DuckDB extensions for AWS Lambda

Run DuckDB serverlessly for querying remote and local data. With access to all currently available extensions.

Getting started

1. Deploy DuckDB on AWS Lambda

You can leverage DuckDB for your data applications on AWS in multiple ways. If you'd like to expose an API that provides dynamic query capabilities for data in S3 or remote locations, the serverless-duckdb project could come handy.

Reparitioning data in S3 data lakes is also a common use case that DuckDB supports (even better than AWS Athena) Therefore, serverless-parquet-repartitioner was created.

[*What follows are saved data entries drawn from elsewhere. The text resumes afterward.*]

From an optimization exercise on the open Yosys and OpenROAD flow, aimed at a short achievable clock period and few clock cycles per item; shortcuts taken in it are not production practice.
Only simulation tests tie the RTL to the original design; equivalence was not proved.

run A:
## link_keeping_drive_vector
module link_keeping_drive_vector (
	input  logic                      clk,
	input  logic                      arst_n,
	input  logic                      psel,
	input  logic                      penable,
	input  logic                      pwrite,
	input  logic [2:0]                paddr,
	input  logic [31:0]               pwdata,
	output logic [31:0]               prdata,
	output logic                      pready,
	input  logic                      in_valid,
	output logic                      in_stall,
	input  logic signed [COORD_W-1:0] offset_x,
	input  logic signed [COORD_W-1:0] offset_y,
	input  logic                      present,
	input  logic                      frame_end,
	output logic                      out_valid,
	input  logic                      out_stall,
	output logic signed [COORD_W-1:0] drive_x,
	output logic signed [COORD_W-1:0] drive_y,
	output logic                      has_signal,
	output logic [CNT_W-1:0]          chosen_index
);
==> flow/config.mk <==
export PLATFORM = sky130hd
export DESIGN_NAME = link_keeping_drive_vector
export DESIGN_NICKNAME = link_keeping_drive_vector
export VERILOG_FILES = /design/flow/design.v
export SDC_FILE = /design/flow/constraint.sdc
export NUM_CORES = 4
export LEC_CHECK = 0
export ABC_CLOCK_PERIOD_IN_PS = 3000
export CAP_MARGIN = 20
export CORE_MARGIN = 2
export CORE_UTILIZATION = 60
export PLACE_DENSITY = 0.72
export SLEW_MARGIN = 20
==> flow/constraint.sdc <==
create_clock -name core_clock -period 11.0 [get_ports {clk}]
set_input_delay 2.2000 -clock core_clock [delete_from_list [all_inputs] [get_ports {clk}]]
set_output_delay 2.2000 -clock core_clock [all_outputs]
set_load 0.01 [all_outputs]
standard.sh (not shown) runs the stock make flow with config.mk's settings and CLKGATE_MAP_FILE= SYNTH_SCRIPT=/design/flow/synth_recipe.tcl, a recipe that flattens the netlist after the stock synthesis.
==> flow/flow/run.sh <==
#!/bin/bash
# Standard synthesis and layout; timing repair aims at a tighter period than
# the clock's (setup margin below), which the standard settings cap at 5 ns.
# Ports are buffered with buf_4 rather than the smallest buffer cell, which
# on this platform is a delay cell. The clock tree uses larger sink clusters
# and fewer wire buffers, for a shallower (still balanced) tree.
set -euo pipefail
MARGIN=${MARGIN:-7.5}
bash standard.sh synth > synth.log 2>&1
bash standard.sh finish SETUP_SLACK_MARGIN=$MARGIN TNS_END_PERCENT=100 \
  "BUFFER_PORTS_ARGS=-buffer_cell sky130_fd_sc_hd__buf_4" \
  CTS_BUF_DISTANCE=600 CTS_CLUSTER_SIZE=30 CTS_CLUSTER_DIAMETER=120 > layout.log 2>&1
Status run A: flow complete, layout not clean - max-capacitance violations, max-slew violations
Testbench counts of run A, summed over its fixed seeds: cycles 19,136, frames 4,096.
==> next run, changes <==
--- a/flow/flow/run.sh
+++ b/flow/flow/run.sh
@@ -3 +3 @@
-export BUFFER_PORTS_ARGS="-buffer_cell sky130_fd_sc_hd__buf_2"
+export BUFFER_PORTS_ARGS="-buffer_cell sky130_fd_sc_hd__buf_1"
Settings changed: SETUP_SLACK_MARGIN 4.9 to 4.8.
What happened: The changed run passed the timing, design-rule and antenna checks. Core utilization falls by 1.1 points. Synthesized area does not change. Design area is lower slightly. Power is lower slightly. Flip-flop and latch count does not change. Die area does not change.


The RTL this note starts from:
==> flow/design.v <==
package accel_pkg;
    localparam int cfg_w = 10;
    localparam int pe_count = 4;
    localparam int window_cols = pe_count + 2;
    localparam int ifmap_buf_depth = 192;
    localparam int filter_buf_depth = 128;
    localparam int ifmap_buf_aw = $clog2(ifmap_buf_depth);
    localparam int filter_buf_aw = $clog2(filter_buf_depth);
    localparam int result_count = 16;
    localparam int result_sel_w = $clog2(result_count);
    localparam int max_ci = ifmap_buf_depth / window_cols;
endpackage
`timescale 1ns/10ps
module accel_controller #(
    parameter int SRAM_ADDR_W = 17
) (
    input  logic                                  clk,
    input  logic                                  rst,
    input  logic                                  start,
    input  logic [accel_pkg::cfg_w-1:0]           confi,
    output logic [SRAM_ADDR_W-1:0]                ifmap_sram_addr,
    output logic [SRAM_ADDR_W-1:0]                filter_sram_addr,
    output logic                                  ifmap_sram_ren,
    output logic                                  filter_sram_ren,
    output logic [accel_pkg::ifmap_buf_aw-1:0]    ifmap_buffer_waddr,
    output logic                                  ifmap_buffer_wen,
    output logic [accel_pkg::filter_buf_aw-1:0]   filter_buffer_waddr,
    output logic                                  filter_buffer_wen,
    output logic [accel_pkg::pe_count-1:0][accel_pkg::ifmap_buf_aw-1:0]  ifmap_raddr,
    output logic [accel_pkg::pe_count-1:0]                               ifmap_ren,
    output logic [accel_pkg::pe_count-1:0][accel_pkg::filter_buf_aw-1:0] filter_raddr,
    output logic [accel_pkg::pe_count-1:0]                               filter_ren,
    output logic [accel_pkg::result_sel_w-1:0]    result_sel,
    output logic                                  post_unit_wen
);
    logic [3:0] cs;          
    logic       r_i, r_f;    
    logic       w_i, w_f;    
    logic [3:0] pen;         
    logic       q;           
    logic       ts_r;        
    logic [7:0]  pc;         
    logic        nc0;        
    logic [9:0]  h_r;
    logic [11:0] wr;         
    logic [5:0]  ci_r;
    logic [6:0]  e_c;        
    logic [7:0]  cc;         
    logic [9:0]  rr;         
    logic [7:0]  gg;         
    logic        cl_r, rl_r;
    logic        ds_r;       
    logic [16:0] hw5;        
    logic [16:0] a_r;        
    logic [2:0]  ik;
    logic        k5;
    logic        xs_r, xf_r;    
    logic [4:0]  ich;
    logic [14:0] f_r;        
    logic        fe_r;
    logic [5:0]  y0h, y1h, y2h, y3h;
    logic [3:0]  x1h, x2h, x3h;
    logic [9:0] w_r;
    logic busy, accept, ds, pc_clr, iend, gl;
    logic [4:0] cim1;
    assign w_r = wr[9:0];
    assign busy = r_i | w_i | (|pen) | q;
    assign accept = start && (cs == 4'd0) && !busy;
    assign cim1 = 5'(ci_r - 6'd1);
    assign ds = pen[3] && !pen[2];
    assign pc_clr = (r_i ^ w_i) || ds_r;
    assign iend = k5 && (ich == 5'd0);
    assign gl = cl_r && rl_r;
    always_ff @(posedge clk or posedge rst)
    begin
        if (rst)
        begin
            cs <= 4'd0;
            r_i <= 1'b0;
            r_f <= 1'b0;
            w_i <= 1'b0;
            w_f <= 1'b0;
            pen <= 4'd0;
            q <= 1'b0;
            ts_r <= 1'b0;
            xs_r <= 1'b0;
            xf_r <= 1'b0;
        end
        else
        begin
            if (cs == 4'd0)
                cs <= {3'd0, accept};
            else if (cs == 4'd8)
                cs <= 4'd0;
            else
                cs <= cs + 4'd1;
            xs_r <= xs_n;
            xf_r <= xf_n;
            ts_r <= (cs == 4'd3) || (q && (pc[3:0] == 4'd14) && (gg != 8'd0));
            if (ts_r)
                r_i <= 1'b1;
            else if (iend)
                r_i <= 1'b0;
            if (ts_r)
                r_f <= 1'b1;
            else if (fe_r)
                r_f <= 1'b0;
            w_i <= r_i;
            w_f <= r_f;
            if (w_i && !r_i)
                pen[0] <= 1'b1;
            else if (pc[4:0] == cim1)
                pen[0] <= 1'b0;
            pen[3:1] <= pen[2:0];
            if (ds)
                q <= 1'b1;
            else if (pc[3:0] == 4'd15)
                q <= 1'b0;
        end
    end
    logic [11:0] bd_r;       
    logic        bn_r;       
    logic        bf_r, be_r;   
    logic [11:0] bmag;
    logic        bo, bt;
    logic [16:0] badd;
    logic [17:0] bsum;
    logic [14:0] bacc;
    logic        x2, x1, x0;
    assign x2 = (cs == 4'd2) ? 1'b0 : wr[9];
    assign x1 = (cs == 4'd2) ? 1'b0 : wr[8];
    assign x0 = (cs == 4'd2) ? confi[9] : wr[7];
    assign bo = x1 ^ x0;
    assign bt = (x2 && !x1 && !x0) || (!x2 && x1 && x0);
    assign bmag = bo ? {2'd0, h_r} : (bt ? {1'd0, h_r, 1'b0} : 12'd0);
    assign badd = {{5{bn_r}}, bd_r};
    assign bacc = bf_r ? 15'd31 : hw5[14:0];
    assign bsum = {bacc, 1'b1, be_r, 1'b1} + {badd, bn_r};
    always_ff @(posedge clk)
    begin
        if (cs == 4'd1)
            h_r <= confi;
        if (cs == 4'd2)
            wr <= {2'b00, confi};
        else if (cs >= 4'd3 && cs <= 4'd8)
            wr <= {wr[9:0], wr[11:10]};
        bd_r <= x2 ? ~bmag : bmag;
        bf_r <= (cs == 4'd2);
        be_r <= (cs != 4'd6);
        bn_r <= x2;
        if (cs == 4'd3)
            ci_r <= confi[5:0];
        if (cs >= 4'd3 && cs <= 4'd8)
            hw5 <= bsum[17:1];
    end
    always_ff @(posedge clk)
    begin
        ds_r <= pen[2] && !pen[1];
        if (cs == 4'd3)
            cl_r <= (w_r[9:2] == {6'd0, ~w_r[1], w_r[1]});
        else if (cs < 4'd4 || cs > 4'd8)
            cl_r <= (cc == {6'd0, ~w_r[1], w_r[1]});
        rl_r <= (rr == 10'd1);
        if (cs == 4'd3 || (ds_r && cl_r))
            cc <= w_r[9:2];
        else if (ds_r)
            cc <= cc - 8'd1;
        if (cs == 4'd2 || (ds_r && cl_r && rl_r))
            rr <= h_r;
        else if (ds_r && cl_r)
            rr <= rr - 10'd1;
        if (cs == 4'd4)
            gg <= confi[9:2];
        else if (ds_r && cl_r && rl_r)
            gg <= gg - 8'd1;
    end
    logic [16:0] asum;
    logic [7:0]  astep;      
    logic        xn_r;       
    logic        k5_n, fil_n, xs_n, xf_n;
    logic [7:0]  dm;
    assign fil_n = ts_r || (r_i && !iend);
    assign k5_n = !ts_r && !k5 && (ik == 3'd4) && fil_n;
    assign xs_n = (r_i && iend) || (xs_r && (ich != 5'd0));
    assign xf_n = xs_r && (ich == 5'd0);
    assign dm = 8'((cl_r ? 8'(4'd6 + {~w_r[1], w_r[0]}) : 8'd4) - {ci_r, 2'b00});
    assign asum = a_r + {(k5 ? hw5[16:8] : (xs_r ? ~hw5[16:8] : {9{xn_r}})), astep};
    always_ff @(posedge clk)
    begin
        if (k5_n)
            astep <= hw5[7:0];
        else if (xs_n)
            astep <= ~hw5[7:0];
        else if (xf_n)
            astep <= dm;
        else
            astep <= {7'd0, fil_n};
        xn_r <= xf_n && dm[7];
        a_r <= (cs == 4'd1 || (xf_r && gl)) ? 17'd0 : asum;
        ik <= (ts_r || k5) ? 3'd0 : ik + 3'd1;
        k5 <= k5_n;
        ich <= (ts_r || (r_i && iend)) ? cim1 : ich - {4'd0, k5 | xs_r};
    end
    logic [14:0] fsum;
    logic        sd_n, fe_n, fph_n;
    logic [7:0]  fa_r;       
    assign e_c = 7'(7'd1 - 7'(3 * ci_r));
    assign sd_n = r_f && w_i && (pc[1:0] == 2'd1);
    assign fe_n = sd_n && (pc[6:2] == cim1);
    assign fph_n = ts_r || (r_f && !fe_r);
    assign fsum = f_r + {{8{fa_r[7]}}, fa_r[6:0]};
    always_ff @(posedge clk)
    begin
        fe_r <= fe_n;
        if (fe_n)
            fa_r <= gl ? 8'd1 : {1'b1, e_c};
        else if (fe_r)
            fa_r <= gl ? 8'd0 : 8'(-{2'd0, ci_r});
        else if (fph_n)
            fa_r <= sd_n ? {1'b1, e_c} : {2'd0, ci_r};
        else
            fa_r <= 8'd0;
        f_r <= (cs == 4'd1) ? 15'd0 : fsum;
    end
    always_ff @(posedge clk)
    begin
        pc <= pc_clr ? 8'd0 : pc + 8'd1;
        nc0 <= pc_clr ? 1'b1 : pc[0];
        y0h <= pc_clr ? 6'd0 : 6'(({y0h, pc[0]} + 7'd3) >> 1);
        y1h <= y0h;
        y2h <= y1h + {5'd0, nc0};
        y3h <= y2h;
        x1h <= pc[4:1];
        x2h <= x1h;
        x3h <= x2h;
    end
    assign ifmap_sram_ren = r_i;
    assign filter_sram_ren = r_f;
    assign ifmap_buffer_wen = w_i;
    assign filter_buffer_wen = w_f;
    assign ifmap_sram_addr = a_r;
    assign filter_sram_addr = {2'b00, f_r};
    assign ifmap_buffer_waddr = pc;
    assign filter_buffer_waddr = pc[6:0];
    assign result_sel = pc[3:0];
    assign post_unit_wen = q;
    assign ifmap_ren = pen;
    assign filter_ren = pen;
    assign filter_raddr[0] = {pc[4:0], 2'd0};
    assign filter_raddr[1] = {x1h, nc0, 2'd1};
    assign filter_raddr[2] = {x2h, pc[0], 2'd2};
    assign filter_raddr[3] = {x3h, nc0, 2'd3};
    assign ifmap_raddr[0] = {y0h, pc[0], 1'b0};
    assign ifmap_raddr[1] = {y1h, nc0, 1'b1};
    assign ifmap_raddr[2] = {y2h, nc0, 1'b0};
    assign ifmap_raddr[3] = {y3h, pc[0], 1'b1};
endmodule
This design comes from an exercise in tuning for small area on the open sky130 flow, not from production work.
At most, simulation tests tie the RTL to the original design; equivalence was not proved.
Function not checked in runs 2 and 3: the RTL went through the layout flow alone.
Power figures rest on the tool's default switching activity, not on a simulated workload.

==> flow/design.v <==
package term_pkg;
   typedef logic [15:0] term_addr_t;
   typedef logic [31:0] reg_addr_t;
   typedef logic [15:0] reg_data_t;
   typedef logic [31:0] mem_word_t;
   typedef logic [29:0] mem_addr_t;
   typedef logic [5:0]  burst_len_t;
   typedef enum logic [2:0] {
      mem_write = 3'd0,
      mem_read  = 3'd1
   } mem_instr_t;
   localparam term_addr_t TERM_DRAM      = 16'h0010;
   localparam term_addr_t TERM_DRAM_CTRL = 16'h0011;
   localparam term_addr_t TERM_DUMMY     = 16'h0012;
   localparam reg_data_t DUMMY_VALUE = 16'h9988;
   localparam reg_addr_t CTRL_REG_STATUS    = 32'd0;
   localparam reg_addr_t CTRL_REG_SCRATCH   = 32'd1;
   localparam reg_addr_t CTRL_REG_CMD_COUNT = 32'd2;
endpackage
Source: an optimization exercise on an open RTL-to-GDS flow (aim: small area, a short achievable clock period and few clock cycles per item). Production flows keep margins and buffers that such runs may drop. In this exercise RTL edits were held to simulation tests only and were not proved equivalent to the original. Power and IR drop assume default switching activity.

==> flow/design.v <==
`timescale 1ns / 1ps
package ncc_pkg;
    localparam int CHAN_W = 12;
    localparam int SQ_W   = 2 * CHAN_W;
    localparam int DIST_W = SQ_W + 2;
    localparam int IDX_W  = 4;
    localparam int CNT_W  = 5;
    localparam logic [CNT_W-1:0] CNT_RESET = 5'd16;
    localparam logic REQ_LOAD     = 1'b0;
    localparam logic REQ_CLASSIFY = 1'b1;
    typedef struct packed {
        logic [CHAN_W-1:0] y;
        logic [CHAN_W-1:0] cb;
        logic [CHAN_W-1:0] cr;
    } colour_t;
    localparam int COLOUR_W = 3 * CHAN_W;
endpackage
`timescale 1ns / 1ps
module ncc_fa (
    input  logic a,
    input  logic b,
    input  logic c,
    output logic s,
    output logic co
);
    assign s  = a ^ b ^ c;
    assign co = (a & b) | (a & c) | (b & c);
endmodule
module ncc_ha (
    input  logic a,
    input  logic b,
    output logic s,
    output logic co
);
    assign s  = a ^ b;
    assign co = a & b;
endmodule
`timescale 1ns / 1ps
module ncc_absd (
    input  logic [11:0] a,
    input  logic [11:0] b,
    output logic [11:0] m
);
    logic [12:0] df;
    assign df = {1'b0, a} - {1'b0, b};
    assign m  = (df[11:0] ^ {12{df[12]}}) + {11'd0, df[12]};
endmodule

Or, just build something completely custom by leveraging the pre-build Lambda layers

2. Add custom extension source

As DuckDB doesn't currently build the extensions for older Linux variants like Amazon Linux 2 which AWS Lambda uses (this results in GLIBC incompatibilities when trying to load/install them), it was necessary to build them separately. Luckily, DuckDB offers a way to specify another extension repository URL as source:

SET custom_extension_repository = 'http://extensions.quacking.cloud';

3. Install & Load extensions

Once you set the custom extension repository, you can dynmically install and load the custom DuckDB extensions for different use cases. For an overview, have a look at the table of usabel extensions below.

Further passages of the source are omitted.